APM is a necessity in the world of micro services, but knowing that we need it, raises the next question: which of the many available products to choose and how? Let's try and find out.

Summary

The following post tries to evaluate two APM alternatives from a perspective of a .NET Core application.
As it turns out the feature set is quite different, so there are several trade offs to make.

Disclaimer

This overview is done under the following architectural constraints:

  • APM agent is hosted in-process of the application
  • The application is built on ASP.NET Core.
The information is as of end of June 2019, both platforms are undergoing active development, so things will change!

Key characteristics

Evaluating and comparing each and every feature would of course be a complete and exhaustive approach. It would also be exhausting to read, and pretty expensive to conduct. Who would want to pay for that? Usually, for every investigation there is a time box, a limit on the budget of how much resource a company is ready to spend for research. This is exactly the case here.
So, only a subset of features is evaluated. 
How is it chosen?
Well, simply these are the features that mattered to us most and that directly impacted the nonfunctional requirements of our systems:
  1. APM Agent package/library readiness for PRODuction
  2. Data ingestion latency and time until data becomes indexed & searchable
  3. Out of the box tracing / instrumentation features
  4. Integration with native .NET mechanisms like Activity, DiagnosticListener, EventSource etc
  5. Distributed tracing
  6. Programming model, support for generic concepts like OpenTracing
  7. Support for custom metrics, logs, transactions, spans and ability to correlate and view them easily in one UI
Let's look into each of those topics in turn.
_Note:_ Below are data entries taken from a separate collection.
==> inputs of wip/delta <==
==> flow/design.v <==
`timescale 1ns / 1ps
`default_nettype none
module counterModN #(
    parameter X = 5,   
    parameter N = 20   
) (
    input wire clk,       
    input wire ce,        
    input wire en,        
    input wire reset,     
    output reg [X-1:0] count  
);
    always @(posedge clk) begin
        if (reset) begin
            count <= 0;
        end else if (ce && en) begin
            if (count == N - 1) begin
                count <= 0;
            end else begin
                count <= count + 1;
            end
        end
    end
endmodule
`timescale 1ns / 1ps
`default_nettype none
module clockDivider #(
    parameter N = 500_000   
)(
    input wire clk,        
    input wire en,         
    input wire rst,        
    output reg clk_out,    
    output wire tick       
);
    wire [31:0] count;     
    counterModN #(.X(32), .N(N)) counterMod (
        .clk(clk),
        .ce(1'b1),
        .reset(rst),
        .en(en),
        .count(count)
    );
    assign tick = (count == N - 1) && !clk_out;
    always @(posedge clk) begin
        if (rst) begin
            clk_out <= 1'b0;
        end else if (count == N - 1) begin
            clk_out <= ~clk_out;
        end
    end
endmodule
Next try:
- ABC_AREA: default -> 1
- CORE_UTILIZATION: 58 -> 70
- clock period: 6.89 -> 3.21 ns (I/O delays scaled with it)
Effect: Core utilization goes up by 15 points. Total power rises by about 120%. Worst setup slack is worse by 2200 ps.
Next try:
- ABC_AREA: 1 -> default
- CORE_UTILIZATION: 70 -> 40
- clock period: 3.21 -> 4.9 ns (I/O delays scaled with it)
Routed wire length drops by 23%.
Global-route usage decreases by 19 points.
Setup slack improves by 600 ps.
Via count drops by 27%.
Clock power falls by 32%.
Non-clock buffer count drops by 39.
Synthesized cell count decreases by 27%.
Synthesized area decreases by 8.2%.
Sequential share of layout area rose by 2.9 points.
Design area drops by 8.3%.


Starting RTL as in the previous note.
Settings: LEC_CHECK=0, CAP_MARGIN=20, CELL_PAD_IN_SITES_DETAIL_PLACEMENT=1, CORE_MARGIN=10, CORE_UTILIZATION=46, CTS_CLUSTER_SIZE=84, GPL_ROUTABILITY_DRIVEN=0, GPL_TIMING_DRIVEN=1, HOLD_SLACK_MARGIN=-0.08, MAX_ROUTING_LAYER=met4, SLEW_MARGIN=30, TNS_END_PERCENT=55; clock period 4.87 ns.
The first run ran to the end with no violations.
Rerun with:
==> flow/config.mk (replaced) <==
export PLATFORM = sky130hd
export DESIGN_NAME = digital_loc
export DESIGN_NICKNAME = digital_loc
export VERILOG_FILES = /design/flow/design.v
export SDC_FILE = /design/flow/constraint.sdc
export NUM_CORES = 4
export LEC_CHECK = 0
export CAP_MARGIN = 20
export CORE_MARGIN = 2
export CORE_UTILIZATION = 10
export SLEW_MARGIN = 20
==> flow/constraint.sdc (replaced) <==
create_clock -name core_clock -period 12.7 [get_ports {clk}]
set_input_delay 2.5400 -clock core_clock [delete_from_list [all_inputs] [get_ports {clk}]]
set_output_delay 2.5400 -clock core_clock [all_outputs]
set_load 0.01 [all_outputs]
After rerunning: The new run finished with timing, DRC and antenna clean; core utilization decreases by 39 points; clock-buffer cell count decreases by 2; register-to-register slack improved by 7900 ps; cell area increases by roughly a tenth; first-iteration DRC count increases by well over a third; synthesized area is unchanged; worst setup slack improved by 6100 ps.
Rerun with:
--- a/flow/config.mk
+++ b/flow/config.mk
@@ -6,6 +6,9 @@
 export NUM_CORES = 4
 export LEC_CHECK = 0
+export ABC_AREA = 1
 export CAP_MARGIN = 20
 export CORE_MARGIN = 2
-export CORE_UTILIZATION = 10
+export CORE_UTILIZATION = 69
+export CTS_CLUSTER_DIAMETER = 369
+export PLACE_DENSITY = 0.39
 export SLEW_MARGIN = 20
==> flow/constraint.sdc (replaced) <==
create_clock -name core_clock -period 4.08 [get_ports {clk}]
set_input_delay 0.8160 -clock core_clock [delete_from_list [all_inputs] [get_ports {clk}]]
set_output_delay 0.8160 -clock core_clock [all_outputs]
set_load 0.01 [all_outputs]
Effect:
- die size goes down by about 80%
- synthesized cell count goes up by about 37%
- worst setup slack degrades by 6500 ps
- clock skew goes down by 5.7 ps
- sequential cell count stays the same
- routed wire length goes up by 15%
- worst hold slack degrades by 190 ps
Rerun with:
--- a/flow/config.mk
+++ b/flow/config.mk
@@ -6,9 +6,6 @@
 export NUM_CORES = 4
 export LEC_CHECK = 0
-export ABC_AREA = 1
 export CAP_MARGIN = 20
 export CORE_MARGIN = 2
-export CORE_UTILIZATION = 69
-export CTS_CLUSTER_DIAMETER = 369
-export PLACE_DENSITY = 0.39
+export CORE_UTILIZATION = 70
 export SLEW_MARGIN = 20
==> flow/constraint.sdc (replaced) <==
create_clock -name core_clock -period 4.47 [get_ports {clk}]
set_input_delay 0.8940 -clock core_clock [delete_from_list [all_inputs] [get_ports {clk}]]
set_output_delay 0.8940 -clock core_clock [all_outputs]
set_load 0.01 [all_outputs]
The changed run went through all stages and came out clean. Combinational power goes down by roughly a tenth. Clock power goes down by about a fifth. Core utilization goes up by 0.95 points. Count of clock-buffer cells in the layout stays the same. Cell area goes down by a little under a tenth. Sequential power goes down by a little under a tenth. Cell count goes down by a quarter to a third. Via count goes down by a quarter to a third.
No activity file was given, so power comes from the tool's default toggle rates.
Agent package PROD readiness

we’re moving the Elastic APM agent for .NET from preview to beta status
Still, it is not production-ready, as can be easily seen from their GitHub apm-agent-dotnet
It's pretty lively in the commits section, but essentially there is only one contributor -
Gergely Kalapos. He's good, you shoud visit his blog. But he is still a one-man army.
So, in summary - Elastic will get there for sure, but probably not so soon.
Application Insights, on the other hand is a much more mature player in this space.
Let's compare NuGet packages popularity for Microsoft.ApplicationInsights and Elastic.Apm
Both of them have been around for about 5 months at this time, as for number of downloads:
Wow, 0% for Elastic, 100% for Application Insights. 
Clearly Elastic is moving to bite off some market share from Azure. 
But what is it that they have to offer? What's their competitive advantage?
Let's look at the data latency first.

Stay tuned for the next post.
.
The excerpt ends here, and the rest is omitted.